Given the records below, pull every line with the word "cells" into the answer.

Stored items
++++++++

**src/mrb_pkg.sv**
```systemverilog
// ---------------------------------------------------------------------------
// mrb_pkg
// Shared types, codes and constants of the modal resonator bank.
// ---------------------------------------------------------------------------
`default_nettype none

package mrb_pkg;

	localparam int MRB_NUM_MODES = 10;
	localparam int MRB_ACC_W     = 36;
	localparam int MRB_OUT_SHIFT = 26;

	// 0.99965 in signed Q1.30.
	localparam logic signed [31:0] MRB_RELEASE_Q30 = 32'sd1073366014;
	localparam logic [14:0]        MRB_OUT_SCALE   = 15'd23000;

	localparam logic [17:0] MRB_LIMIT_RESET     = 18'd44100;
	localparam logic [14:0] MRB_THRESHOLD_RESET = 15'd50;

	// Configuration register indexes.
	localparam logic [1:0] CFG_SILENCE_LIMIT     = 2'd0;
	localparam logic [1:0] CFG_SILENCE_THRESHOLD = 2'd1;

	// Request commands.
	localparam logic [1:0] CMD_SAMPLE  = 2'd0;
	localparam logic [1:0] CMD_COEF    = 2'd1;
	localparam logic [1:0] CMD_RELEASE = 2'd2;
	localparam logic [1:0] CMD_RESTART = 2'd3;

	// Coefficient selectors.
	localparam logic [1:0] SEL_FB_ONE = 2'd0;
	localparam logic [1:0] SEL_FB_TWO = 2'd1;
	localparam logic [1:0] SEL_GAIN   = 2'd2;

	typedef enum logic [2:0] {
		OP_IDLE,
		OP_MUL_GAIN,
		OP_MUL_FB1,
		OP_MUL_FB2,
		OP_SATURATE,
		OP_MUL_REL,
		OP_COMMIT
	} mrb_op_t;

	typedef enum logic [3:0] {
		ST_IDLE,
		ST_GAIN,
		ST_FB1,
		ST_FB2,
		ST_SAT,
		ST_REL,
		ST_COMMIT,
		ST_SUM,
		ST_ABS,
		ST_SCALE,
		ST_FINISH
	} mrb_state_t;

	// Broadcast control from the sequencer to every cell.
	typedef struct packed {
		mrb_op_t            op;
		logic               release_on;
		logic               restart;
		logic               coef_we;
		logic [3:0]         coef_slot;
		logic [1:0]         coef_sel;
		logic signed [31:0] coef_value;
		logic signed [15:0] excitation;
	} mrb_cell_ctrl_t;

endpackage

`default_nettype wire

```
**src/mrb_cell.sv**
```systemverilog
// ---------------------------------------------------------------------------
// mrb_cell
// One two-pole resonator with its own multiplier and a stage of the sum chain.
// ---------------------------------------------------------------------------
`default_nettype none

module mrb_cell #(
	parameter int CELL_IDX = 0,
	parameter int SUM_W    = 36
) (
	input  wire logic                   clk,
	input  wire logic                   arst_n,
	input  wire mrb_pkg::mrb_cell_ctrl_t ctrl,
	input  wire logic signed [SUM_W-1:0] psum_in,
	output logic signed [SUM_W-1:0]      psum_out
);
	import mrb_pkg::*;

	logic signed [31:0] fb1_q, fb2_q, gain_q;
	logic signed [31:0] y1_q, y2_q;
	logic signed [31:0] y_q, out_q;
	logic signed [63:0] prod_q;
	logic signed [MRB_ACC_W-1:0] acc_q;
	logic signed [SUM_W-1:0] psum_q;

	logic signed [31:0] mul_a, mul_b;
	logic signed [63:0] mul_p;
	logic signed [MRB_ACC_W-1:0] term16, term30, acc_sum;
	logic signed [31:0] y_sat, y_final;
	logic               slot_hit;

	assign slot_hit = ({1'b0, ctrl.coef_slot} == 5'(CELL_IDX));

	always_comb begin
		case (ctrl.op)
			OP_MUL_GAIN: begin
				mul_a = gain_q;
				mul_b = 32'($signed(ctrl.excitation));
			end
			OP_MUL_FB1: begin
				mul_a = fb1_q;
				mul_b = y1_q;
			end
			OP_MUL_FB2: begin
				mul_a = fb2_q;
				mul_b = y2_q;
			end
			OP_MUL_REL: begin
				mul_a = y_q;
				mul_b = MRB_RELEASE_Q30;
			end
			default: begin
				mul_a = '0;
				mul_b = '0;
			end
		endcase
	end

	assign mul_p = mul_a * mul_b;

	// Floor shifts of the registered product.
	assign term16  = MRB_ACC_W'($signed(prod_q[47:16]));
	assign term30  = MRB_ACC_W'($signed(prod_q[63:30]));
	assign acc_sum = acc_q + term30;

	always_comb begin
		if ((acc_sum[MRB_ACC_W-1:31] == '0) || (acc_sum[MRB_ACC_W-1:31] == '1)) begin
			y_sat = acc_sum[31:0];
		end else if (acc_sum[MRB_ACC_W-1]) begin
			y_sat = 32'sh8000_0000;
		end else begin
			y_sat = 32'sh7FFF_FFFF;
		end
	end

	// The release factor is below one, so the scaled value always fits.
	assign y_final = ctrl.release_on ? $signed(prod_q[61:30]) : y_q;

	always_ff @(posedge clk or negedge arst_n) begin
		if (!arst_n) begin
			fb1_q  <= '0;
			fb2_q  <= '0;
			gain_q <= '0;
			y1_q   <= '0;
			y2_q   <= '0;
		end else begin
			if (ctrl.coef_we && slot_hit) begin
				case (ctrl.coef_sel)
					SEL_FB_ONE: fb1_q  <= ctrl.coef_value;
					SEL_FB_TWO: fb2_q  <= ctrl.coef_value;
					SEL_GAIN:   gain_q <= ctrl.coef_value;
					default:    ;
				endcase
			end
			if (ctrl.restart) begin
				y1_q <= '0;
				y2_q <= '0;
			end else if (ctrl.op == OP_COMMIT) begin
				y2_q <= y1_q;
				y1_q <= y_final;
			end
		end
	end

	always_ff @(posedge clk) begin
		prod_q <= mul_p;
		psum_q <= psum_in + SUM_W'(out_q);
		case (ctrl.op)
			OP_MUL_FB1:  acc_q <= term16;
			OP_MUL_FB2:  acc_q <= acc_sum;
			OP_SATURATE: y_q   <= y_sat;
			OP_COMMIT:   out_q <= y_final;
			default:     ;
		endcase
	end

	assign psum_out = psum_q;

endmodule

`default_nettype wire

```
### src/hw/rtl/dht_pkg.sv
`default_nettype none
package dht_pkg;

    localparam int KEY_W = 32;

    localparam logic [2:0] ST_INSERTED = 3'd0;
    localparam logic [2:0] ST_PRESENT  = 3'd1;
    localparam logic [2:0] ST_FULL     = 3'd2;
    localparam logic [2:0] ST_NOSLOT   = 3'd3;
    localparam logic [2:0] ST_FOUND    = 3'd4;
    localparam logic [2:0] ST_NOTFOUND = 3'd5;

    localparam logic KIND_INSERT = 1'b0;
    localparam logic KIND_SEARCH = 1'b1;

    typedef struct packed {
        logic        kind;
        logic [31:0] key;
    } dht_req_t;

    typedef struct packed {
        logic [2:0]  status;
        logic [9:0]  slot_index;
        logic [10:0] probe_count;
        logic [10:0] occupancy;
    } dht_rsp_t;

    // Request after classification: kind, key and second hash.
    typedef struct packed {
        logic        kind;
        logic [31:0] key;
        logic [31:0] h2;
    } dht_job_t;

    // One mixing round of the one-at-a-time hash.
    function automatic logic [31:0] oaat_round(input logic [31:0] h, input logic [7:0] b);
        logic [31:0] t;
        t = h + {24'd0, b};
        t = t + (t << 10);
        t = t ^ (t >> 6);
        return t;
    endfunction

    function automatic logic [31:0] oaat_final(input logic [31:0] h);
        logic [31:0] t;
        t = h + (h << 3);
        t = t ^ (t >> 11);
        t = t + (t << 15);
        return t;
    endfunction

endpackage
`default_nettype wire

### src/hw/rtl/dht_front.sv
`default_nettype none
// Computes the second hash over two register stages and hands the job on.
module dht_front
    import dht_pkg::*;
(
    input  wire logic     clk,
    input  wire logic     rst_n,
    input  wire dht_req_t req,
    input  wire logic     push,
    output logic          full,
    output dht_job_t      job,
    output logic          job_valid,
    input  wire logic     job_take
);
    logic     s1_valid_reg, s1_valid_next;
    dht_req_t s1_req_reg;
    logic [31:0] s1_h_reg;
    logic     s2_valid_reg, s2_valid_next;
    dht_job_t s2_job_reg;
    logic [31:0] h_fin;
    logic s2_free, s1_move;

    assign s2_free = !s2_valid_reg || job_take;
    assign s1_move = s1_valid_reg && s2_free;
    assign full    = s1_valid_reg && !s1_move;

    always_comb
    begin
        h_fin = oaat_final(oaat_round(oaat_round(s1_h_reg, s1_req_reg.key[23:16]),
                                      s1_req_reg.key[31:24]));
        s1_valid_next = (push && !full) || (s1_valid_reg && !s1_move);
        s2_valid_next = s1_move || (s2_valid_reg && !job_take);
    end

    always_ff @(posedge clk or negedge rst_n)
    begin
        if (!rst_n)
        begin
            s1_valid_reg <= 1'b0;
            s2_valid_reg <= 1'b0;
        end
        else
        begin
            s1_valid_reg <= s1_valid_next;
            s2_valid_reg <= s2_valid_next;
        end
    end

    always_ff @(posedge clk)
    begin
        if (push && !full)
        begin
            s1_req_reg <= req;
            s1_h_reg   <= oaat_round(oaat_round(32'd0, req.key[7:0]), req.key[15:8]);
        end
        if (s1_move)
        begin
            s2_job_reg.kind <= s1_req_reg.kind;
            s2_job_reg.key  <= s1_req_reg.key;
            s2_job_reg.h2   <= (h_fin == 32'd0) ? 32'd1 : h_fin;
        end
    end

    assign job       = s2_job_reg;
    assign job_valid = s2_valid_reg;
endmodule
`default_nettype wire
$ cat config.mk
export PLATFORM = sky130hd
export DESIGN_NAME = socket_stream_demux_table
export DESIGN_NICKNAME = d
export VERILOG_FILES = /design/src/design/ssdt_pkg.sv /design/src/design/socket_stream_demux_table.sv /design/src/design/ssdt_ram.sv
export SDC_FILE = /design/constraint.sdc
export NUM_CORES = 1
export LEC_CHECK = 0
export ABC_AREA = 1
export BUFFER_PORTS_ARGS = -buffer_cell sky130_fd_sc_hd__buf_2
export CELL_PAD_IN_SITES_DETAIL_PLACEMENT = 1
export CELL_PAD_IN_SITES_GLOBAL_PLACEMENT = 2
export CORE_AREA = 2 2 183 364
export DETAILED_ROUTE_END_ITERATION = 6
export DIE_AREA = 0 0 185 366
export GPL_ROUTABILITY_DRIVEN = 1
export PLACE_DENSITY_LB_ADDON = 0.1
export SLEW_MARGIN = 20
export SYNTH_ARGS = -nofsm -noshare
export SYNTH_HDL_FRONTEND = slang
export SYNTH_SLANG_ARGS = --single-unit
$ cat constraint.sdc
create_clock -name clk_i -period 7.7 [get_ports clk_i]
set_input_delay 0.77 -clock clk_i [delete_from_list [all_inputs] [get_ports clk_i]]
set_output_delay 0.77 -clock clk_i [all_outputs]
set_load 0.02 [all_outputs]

++++++++

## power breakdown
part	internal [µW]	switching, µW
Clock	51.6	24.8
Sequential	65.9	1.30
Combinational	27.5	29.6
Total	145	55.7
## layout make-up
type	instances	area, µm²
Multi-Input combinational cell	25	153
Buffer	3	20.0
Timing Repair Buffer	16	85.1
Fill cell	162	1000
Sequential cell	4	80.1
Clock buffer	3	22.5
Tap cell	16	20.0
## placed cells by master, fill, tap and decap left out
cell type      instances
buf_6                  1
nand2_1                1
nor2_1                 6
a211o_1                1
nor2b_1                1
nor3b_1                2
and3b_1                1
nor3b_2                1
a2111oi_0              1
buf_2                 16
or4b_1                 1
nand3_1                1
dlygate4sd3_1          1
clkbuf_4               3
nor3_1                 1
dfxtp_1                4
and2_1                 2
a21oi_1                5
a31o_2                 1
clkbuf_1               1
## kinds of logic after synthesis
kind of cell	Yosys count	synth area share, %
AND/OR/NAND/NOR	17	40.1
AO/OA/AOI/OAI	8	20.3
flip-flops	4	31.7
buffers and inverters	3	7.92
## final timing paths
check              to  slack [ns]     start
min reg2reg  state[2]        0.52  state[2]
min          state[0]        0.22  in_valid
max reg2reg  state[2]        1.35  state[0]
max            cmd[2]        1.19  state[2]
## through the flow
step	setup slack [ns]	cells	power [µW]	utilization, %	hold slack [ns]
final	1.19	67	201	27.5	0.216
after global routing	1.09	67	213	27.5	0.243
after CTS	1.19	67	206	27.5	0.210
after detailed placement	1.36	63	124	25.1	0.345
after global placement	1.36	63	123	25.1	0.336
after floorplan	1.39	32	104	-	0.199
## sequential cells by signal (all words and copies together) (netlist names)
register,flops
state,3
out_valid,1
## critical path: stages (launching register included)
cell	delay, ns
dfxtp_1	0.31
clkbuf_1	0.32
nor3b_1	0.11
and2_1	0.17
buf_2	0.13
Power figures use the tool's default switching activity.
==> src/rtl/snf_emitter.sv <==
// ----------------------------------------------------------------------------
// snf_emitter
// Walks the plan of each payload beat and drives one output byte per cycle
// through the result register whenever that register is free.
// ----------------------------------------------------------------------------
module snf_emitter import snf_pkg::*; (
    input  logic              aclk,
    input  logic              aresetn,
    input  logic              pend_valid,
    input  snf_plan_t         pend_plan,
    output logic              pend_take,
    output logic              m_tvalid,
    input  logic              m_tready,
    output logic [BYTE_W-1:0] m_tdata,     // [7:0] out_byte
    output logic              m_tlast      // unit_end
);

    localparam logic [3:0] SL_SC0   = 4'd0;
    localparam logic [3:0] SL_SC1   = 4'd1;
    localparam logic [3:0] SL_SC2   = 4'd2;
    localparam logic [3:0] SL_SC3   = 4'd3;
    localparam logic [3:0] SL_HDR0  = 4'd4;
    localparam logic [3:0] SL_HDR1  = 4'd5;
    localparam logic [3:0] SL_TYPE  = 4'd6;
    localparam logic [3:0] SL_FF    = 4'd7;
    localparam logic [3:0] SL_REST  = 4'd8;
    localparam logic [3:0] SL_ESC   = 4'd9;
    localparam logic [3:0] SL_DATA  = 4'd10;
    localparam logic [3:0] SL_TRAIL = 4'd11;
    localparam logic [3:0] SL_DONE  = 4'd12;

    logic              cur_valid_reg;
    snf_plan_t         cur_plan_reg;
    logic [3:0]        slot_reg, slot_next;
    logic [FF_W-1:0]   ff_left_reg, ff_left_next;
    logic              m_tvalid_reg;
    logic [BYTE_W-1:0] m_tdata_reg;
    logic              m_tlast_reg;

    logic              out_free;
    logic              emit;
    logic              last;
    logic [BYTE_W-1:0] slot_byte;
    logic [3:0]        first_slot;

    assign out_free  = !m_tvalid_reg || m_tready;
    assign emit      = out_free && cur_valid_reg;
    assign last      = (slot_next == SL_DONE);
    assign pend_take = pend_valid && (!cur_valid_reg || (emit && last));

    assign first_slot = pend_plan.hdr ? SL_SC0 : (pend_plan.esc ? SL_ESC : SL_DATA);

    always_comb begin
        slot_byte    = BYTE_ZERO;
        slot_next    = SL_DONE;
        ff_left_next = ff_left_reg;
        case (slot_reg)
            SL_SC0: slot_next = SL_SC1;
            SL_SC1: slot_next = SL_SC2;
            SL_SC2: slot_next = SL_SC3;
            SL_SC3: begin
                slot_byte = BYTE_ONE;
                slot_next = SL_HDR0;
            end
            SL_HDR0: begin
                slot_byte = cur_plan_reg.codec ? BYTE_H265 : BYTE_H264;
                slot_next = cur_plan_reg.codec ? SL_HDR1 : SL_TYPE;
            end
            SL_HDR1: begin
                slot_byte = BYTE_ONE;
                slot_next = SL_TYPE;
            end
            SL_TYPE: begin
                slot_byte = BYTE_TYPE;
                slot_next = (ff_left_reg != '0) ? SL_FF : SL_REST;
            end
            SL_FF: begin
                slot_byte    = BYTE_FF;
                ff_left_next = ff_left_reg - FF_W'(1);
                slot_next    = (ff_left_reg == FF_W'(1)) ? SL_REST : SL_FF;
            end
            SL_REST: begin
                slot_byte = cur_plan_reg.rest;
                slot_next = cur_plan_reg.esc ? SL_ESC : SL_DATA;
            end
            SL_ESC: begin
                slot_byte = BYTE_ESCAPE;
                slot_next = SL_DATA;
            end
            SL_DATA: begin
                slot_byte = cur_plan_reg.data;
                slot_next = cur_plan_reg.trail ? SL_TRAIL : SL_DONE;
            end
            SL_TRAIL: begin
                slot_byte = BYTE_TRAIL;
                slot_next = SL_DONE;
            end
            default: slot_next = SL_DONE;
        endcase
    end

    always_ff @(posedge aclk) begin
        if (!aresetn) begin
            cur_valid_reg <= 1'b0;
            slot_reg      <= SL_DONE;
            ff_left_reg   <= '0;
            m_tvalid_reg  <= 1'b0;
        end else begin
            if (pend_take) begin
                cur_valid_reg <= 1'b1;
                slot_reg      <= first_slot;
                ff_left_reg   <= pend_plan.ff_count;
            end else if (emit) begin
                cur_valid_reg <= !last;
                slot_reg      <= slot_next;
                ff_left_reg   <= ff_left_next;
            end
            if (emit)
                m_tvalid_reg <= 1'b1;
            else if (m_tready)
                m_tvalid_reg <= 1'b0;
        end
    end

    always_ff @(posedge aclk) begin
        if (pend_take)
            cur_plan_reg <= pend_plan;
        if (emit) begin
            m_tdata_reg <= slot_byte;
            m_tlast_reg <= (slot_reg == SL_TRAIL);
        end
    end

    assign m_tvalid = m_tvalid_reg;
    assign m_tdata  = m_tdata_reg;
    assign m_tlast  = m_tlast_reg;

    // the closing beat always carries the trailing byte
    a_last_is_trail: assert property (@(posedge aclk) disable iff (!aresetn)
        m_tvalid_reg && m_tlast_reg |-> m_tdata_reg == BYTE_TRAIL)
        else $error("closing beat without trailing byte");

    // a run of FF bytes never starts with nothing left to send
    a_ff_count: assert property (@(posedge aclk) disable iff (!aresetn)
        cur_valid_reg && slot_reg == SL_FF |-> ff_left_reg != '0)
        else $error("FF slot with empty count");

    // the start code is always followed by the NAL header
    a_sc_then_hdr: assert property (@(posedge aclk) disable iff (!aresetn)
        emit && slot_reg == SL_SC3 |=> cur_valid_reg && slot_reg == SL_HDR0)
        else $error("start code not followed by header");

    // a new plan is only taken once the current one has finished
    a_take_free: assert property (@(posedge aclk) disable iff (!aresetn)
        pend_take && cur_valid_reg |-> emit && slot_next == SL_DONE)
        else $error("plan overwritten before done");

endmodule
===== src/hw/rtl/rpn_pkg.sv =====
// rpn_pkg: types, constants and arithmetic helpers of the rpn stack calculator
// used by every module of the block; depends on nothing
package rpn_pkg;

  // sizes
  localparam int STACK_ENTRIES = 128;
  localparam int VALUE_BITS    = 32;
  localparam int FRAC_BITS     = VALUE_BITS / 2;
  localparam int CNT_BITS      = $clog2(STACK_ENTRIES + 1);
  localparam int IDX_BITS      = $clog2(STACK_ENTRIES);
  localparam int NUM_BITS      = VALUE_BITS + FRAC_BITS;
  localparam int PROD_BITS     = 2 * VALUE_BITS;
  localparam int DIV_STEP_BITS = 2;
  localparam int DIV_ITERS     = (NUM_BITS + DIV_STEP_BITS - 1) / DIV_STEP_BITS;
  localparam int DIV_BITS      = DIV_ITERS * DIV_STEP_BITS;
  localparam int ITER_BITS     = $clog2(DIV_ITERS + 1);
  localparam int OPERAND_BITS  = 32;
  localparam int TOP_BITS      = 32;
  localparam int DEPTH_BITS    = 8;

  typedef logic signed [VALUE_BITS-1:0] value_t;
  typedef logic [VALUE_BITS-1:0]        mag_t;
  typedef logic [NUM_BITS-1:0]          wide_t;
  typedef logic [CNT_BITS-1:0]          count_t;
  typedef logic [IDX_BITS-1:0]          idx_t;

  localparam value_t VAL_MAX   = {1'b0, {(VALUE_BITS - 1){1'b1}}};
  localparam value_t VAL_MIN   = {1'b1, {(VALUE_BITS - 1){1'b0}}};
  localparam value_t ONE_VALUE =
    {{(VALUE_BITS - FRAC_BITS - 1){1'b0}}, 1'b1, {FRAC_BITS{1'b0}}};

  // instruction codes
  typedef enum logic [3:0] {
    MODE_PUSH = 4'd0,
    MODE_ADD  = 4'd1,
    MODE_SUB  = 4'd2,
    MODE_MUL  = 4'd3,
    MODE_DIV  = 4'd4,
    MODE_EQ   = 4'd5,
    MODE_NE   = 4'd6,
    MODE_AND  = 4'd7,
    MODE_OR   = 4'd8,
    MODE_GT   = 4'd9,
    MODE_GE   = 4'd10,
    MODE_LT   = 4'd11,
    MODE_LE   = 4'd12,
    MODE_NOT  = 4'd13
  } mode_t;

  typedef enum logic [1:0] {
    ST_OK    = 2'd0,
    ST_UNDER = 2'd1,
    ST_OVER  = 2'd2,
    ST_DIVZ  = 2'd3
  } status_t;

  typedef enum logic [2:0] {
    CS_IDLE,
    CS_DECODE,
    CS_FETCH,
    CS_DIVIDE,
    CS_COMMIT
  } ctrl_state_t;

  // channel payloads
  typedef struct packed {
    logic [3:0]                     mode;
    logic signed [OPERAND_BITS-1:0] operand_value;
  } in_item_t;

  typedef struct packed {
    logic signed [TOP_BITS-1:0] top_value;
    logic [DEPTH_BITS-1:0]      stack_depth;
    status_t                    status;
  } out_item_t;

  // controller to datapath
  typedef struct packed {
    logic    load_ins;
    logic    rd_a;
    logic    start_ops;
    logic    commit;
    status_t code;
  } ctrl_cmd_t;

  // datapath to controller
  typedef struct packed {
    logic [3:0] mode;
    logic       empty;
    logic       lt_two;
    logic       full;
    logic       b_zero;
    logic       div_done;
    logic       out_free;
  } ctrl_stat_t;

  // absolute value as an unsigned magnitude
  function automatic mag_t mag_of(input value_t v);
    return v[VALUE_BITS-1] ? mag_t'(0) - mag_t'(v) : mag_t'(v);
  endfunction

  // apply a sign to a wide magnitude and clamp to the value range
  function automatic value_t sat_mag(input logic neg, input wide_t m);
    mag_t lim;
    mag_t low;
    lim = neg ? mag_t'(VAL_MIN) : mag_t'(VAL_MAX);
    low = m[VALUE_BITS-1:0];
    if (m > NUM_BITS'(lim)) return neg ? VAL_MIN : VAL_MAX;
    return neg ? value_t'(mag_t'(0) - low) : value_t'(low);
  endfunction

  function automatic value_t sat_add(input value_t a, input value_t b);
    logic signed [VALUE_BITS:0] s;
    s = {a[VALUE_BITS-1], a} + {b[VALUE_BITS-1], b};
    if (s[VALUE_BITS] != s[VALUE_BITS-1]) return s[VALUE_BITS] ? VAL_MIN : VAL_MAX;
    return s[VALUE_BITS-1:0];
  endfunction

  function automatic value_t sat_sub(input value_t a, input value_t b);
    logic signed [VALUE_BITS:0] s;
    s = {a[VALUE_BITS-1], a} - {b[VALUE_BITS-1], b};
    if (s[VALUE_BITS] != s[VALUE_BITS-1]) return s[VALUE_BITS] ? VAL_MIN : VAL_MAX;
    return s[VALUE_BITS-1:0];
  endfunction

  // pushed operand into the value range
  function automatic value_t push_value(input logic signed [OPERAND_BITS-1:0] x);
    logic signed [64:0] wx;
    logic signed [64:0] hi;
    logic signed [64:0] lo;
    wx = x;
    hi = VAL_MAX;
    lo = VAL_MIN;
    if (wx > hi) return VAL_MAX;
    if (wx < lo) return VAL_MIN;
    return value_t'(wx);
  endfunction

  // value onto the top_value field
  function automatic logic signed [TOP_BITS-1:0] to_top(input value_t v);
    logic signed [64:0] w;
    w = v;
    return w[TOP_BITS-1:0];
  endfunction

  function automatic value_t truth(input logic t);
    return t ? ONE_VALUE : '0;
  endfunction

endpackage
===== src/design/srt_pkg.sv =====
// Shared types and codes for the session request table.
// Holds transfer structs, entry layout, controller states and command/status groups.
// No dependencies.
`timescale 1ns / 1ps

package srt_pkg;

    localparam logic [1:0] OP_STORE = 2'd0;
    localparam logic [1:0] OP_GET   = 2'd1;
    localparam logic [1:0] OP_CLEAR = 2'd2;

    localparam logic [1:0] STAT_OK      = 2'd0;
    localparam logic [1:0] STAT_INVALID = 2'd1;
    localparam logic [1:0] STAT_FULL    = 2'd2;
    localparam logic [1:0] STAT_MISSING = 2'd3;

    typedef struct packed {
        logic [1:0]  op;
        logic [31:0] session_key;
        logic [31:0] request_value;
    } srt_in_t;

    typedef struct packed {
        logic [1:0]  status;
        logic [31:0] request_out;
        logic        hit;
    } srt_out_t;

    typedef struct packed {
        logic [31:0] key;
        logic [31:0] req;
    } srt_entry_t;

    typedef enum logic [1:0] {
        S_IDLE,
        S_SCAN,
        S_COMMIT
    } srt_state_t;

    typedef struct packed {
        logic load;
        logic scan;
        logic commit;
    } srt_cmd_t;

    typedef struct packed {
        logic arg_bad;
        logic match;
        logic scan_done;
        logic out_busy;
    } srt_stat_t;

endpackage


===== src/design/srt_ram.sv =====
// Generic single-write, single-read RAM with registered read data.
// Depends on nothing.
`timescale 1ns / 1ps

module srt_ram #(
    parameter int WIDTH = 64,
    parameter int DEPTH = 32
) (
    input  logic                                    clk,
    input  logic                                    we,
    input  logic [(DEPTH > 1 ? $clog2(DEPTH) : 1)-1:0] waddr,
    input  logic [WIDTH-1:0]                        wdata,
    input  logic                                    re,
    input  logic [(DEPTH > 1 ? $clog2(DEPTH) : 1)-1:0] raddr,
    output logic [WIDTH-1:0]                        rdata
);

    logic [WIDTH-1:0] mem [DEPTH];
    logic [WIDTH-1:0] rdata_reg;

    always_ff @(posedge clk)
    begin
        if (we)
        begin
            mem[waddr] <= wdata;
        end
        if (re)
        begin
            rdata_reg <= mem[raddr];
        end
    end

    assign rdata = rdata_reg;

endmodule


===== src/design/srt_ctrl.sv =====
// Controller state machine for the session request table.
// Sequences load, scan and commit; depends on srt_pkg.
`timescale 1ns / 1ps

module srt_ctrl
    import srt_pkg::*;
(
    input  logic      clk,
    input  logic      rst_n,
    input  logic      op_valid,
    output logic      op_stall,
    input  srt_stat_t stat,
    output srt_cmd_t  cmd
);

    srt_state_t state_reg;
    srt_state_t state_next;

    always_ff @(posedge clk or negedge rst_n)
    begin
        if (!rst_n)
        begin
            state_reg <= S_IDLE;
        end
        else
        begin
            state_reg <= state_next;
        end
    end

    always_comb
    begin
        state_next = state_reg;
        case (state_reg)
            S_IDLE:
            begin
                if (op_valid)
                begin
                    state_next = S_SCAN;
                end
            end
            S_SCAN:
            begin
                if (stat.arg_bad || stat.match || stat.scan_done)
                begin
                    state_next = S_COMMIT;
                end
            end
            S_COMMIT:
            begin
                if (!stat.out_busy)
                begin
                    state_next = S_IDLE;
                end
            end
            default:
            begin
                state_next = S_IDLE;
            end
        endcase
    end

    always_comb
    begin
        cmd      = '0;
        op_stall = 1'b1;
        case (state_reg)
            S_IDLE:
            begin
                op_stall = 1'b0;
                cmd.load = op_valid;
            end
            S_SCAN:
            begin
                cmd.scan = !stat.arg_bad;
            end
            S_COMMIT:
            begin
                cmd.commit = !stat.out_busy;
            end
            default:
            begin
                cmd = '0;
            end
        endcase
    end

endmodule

++++++++

Final answer =
## placed cells by master, fill, tap and decap left out
step	setup slack [ns]	cells	power [µW]	utilization, %	hold slack [ns]
## sequential cells by signal (all words and copies together) (netlist names)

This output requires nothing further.